Le autorità del Burkina Faso hanno annunciato giovedì l’espulsione dal Paese di due cittadini francesi arrestati per presunto spionaggio, ma non sono ancora emersi ulteriori dettagli.
Secondo l’agenzia di stampa statale burkinabé, AIB, i sospetti sono stati arrestati nella notte tra il 17 e il 18 dicembre per il loro interesse nelle attività delle forze di sicurezza nella lotta contro il terrorismo.
La decisione giunge nel contesto di crescenti tensioni bilaterali tra la giunta militare del Burkina Faso e la Francia, che ha criticato il riavvicinamento tra Ouagadougou e Mosca a causa delle accuse di presunto impiego di mercenari del Gruppo Wagner, di proprietà di un oligarca vicino al presidente russo Vladimir Putin.
Il Burkina Faso, governato da una giunta militare dal colpo di stato di gennaio contro l’allora presidente Roch Marc Christian Kaboré, ha registrato in generale un significativo aumento dell’insicurezza dal 2015. La giunta è ora guidata da Ibrahim Traoré, che a settembre ha guidato una rivolta considerata un «colpo di palazzo» da un settore che si opponeva all’allora leader, Paul-Henri Sandaogo Damiba.
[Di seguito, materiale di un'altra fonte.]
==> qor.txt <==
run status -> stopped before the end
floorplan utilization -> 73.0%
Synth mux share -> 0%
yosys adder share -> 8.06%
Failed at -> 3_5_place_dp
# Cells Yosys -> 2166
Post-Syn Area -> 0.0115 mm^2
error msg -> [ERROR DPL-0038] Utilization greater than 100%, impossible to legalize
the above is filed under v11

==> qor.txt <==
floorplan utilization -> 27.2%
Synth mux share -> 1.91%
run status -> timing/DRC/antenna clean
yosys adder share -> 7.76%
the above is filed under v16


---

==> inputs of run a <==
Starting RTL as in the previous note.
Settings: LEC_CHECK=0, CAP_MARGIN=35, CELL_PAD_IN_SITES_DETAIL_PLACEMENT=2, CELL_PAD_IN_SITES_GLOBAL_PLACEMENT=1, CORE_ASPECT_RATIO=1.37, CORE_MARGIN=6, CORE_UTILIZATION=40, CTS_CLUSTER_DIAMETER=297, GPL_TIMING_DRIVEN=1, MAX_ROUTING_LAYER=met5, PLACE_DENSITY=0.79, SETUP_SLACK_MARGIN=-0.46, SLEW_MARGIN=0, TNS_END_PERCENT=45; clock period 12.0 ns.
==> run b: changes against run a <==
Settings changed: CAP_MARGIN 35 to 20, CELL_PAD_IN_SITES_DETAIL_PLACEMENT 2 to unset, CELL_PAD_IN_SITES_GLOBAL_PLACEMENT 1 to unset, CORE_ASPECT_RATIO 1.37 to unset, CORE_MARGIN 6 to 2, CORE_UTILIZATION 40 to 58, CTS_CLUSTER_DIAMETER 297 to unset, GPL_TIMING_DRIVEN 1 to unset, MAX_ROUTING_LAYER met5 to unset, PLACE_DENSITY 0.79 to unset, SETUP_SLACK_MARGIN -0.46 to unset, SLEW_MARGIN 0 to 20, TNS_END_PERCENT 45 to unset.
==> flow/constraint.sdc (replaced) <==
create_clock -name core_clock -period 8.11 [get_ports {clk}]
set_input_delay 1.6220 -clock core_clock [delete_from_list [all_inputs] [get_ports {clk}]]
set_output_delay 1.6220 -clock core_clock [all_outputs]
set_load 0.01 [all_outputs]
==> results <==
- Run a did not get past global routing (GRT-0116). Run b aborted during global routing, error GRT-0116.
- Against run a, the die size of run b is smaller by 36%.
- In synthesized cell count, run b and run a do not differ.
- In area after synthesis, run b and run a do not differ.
==> run E <==
==> flow/design.v <==
module incline_sat(
    input [12:0] incline,
    output [9:0] incline_sat
);
assign incline_sat = (~incline[12] && |incline[12:9]) ? 10'h1FF : 
                    (incline[12] && ~(&incline[12:9])) ? 10'h200 : incline[9:0];
endmodule
==> flow/design.v (excerpt) <==
module ALU_STAGE (
  input clock_in,
  input [31:0] a_in,
  input [31:0] b_in,
  input [3:0] uop_in,
  output [31:0] result_out
);
For scale: roughly 100 I/O pins.
Settings: LEC_CHECK=0, ABC_AREA=1, CAP_MARGIN=20, CELL_PAD_IN_SITES_GLOBAL_PLACEMENT=2, CORE_MARGIN=10, CORE_UTILIZATION=45, CTS_CLUSTER_DIAMETER=365, CTS_CLUSTER_SIZE=98, PLACE_DENSITY=0.39, SLEW_MARGIN=20; clock period 4.0 ns.
run.sh (not shown) runs the stock make flow with config.mk's settings and CLKGATE_MAP_FILE=.
The first run stopped in 3_3_place_gp.
Change:
Settings changed: ABC_AREA 1 to default, CORE_MARGIN 10 to 2, CORE_UTILIZATION 45 to 40, CTS_CLUSTER_DIAMETER 365 to 375, SETUP_SLACK_MARGIN from default to -0.29.
After rerunning: The new run ran to the end with no violations; synthesized cell count went down by 39%; synthesized area came out lower by 15%; die size goes down by 19%.
Change:
Settings changed: ABC_AREA from default to 1, CELL_PAD_IN_SITES_GLOBAL_PLACEMENT 2 to default, CORE_UTILIZATION 40 to 72, CTS_CLUSTER_DIAMETER 375 to 374, CTS_CLUSTER_SIZE 98 to 100, PLACE_DENSITY 0.39 to default, PLACE_DENSITY_LB_ADDON from default to 0.0, SETUP_SLACK_MARGIN -0.29 to default.
Clock period 4.0 ns to 2.68 ns, I/O delays scaled along.
The changed run completed and failed the layout checks on negative setup slack.
Total power climbs by about 60%.
Hold slack is better by 25 ps.
Combinational power climbs by about 70%.
Global-route usage climbs by 26 points.
Setup slack is worse by 250 ps.
Wire length climbs by 17%.
Sequential power climbs by about 47%.
Core utilization climbs by 35 points.
Non-clock buffer count drops by 7.
Final area climbs by 13%.
Change:
Settings changed: CORE_ASPECT_RATIO from default to 0.5, CTS_CLUSTER_DIAMETER 374 to 353, PLACE_DENSITY from default to 0.89, PLACE_DENSITY_LB_ADDON 0.0 to default, SETUP_SLACK_MARGIN from default to 0.22, TNS_END_PERCENT from default to 5.
Clock period 2.68 ns to 1.46 ns, I/O delays scaled along.
Result: Now the flow did not get past 3_5_place_dp on DPL-0033; area after synthesis is unchanged; die area rises slightly; synthesized cell count is unchanged.
Change:
Settings changed: ABC_AREA 1 to default, CELL_PAD_IN_SITES_GLOBAL_PLACEMENT from default to 2, CORE_ASPECT_RATIO 0.5 to default, CORE_UTILIZATION 72 to 40, CTS_CLUSTER_DIAMETER 353 to 365, PLACE_DENSITY 0.89 to default, PLACE_DENSITY_LB_ADDON from default to 0.1, SETUP_SLACK_MARGIN 0.22 to 0.76.
Clock period 1.46 ns to 4.0 ns, I/O delays scaled along.
Now the flow produced a clean layout.
Synthesized cell count falls by 39%.
Area after synthesis falls by 15%.
Die size rises by 52%.

The RTL this note starts from:
==> flow/design.v <==
module ALU_STAGE (
  input clock_in,
  input [31:0] a_in,
  input [31:0] b_in,
  input [3:0] uop_in,
  output [31:0] result_out
);
reg [31:0] a_q;
reg [31:0] b_q;
reg [3:0] uop_q;
reg [31:0] result_q;
wire [31:0] alu_result;
ALU #(.DATA_WIDTH(32)) alu0 (
  .a_data_in(a_q),
  .b_data_in(b_q),
  .uop_in(uop_q),
  .result_out(alu_result)
);
always @(posedge clock_in) begin
  a_q <= a_in;
  b_q <= b_in;
  uop_q <= uop_in;
  result_q <= alu_result;
end
assign result_out = result_q;
endmodule

module ALU
  #(parameter DATA_WIDTH = 32)(
    input [DATA_WIDTH-1:0]  a_data_in,  
    input [DATA_WIDTH-1:0]  b_data_in,  
    input [3:0]             uop_in,
    output reg [DATA_WIDTH-1:0] result_out
);
always@(*) begin
  case(uop_in)
    4'b0000: result_out = a_data_in + b_data_in;
    4'b0001: result_out = a_data_in - b_data_in;
    4'b0010: result_out = a_data_in|b_data_in;
    4'b0011: result_out = a_data_in&b_data_in;
    4'b0100: result_out = a_data_in^b_data_in;
    4'b1000: result_out = a_data_in;
    4'b1001: result_out = b_data_in;
    4'b1010: result_out = ($signed(a_data_in)<$signed(b_data_in))?32'd1:32'd0;
    4'b1011: result_out = (a_data_in<b_data_in)?32'd1:32'd0;
    4'b1101: result_out = $signed(a_data_in) >>> b_data_in[4:0];
    4'b1110: result_out = a_data_in >> b_data_in[4:0];
    4'b1111: result_out = a_data_in << b_data_in[4:0];
    default: result_out = 32'h00000000;
  endcase
end
endmodule
==> flow/config.mk <==
export PLATFORM = sky130hd
export DESIGN_NAME = ALU_STAGE
export DESIGN_NICKNAME = ALU_STAGE
export VERILOG_FILES = /design/flow/design.v
export SDC_FILE = /design/flow/constraint.sdc
export NUM_CORES = 4
export LEC_CHECK = 0
export ABC_AREA = 1
export CAP_MARGIN = 20
export CORE_ASPECT_RATIO = 0.5
export CORE_MARGIN = 2
export CORE_UTILIZATION = 72
export CTS_CLUSTER_DIAMETER = 353
export CTS_CLUSTER_SIZE = 100
export PLACE_DENSITY = 0.38
export SETUP_SLACK_MARGIN = 0.22
export SLEW_MARGIN = 20
export TNS_END_PERCENT = 5
==> flow/constraint.sdc <==
create_clock -name core_clock -period 1.46 [get_ports {clock_in}]
set_input_delay 0.2920 -clock core_clock [delete_from_list [all_inputs] [get_ports {clock_in}]]
set_output_delay 0.2920 -clock core_clock [all_outputs]
set_load 0.01 [all_outputs]
The starting point never finished: it broke off in detailed placement (3_5_place_dp) with DPL-0033.
Next try:
- ABC_AREA: 1 -> default
- CORE_ASPECT_RATIO: 0.5 -> default
- CORE_UTILIZATION: 72 -> 40
- CTS_CLUSTER_DIAMETER: 353 -> default
- CTS_CLUSTER_SIZE: 100 -> default
- PLACE_DENSITY: 0.38 -> default
- SETUP_SLACK_MARGIN: 0.22 -> default
- TNS_END_PERCENT: 5 -> default
- clock period: 1.46 -> 3.7 ns (I/O delays scaled with it)
After rerunning: Now the flow completed with no timing, DRC or antenna violations. Die size goes up by about 50%. Synthesized cell count goes down by about 40%. Area after synthesis goes down by 15%.
Next try:
- CAP_MARGIN: 20 -> 35
- CORE_UTILIZATION: 40 -> 68
- CTS_CLUSTER_DIAMETER: default -> 244
- CTS_CLUSTER_SIZE: default -> 52
- clock period: 3.7 -> 2.6 ns (I/O delays scaled with it)
The changed run aborted during global routing (5_1_grt).
Synthesized cell count stays the same.
Die size shrinks by well over a third.
Synthesized area stays the same.
Power and IR drop assume default switching activity.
Gli attentati, opera di affiliati di Al Qaeda e dello Stato Islamico nella regione, hanno anche contribuito a un aumento della violenza intercomunitaria e hanno portato a un fiorire di gruppi di autodifesa, a cui il governo burkinabé ha aggiunto dei «volontari» per aiutare nella lotta contro il terrorismo. Il deterioramento della situazione della sicurezza ha provocato un’ondata di sfollati interni e di rifugiati verso altri Paesi della regione.